WORK REQUIRED
Repeat each record below exactly as given.

---

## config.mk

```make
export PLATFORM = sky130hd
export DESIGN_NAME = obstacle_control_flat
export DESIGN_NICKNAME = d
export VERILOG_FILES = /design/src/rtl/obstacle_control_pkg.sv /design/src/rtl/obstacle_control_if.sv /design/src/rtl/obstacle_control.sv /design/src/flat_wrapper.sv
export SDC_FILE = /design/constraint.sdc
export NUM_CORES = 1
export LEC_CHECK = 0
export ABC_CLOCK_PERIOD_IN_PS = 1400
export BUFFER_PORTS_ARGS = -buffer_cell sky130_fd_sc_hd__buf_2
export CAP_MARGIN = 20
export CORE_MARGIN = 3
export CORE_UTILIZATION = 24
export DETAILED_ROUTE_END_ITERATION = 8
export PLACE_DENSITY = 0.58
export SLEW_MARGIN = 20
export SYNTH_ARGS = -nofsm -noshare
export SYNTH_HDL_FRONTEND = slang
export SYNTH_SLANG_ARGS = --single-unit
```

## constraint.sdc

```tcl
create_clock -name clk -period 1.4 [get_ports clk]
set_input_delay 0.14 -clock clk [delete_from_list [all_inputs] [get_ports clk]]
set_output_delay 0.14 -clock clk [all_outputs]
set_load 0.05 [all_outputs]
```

---

ANSWER SPACE
## config.mk

```make
export PLATFORM = sky130hd
export DESIGN_NAME = obstacle_control_flat
export DESIGN_NICKNAME = d
export VERILOG_FILES = /design/src/rtl/obstacle_control_pkg.sv /design/src/rtl/obstacle_control_if.sv /design/src/rtl/obstacle_control.sv /design/src/flat_wrapper.sv
export SDC_FILE = /design/constraint.sdc
export NUM_CORES = 1
export LEC_CHECK = 0
export ABC_CLOCK_PERIOD_IN_PS = 1400
export BUFFER_PORTS_ARGS = -buffer_cell sky130_fd_sc_hd__buf_2
export CAP_MARGIN = 20
export CORE_MARGIN = 3
export CORE_UTILIZATION = 24
export DETAILED_ROUTE_END_ITERATION = 8
export PLACE_DENSITY = 0.58
export SLEW_MARGIN = 20
export SYNTH_ARGS = -nofsm -noshare
export SYNTH_HDL_FRONTEND = slang
export SYNTH_SLANG_ARGS = --single-unit
```

## constraint.sdc

```tcl
create_clock -name clk -period 1.4 [get_ports clk]
set_input_delay 0.14 -clock clk [delete_from_list [all_inputs] [get_ports clk]]
set_output_delay 0.14 -clock clk [all_outputs]
set_load 0.05 [all_outputs]
```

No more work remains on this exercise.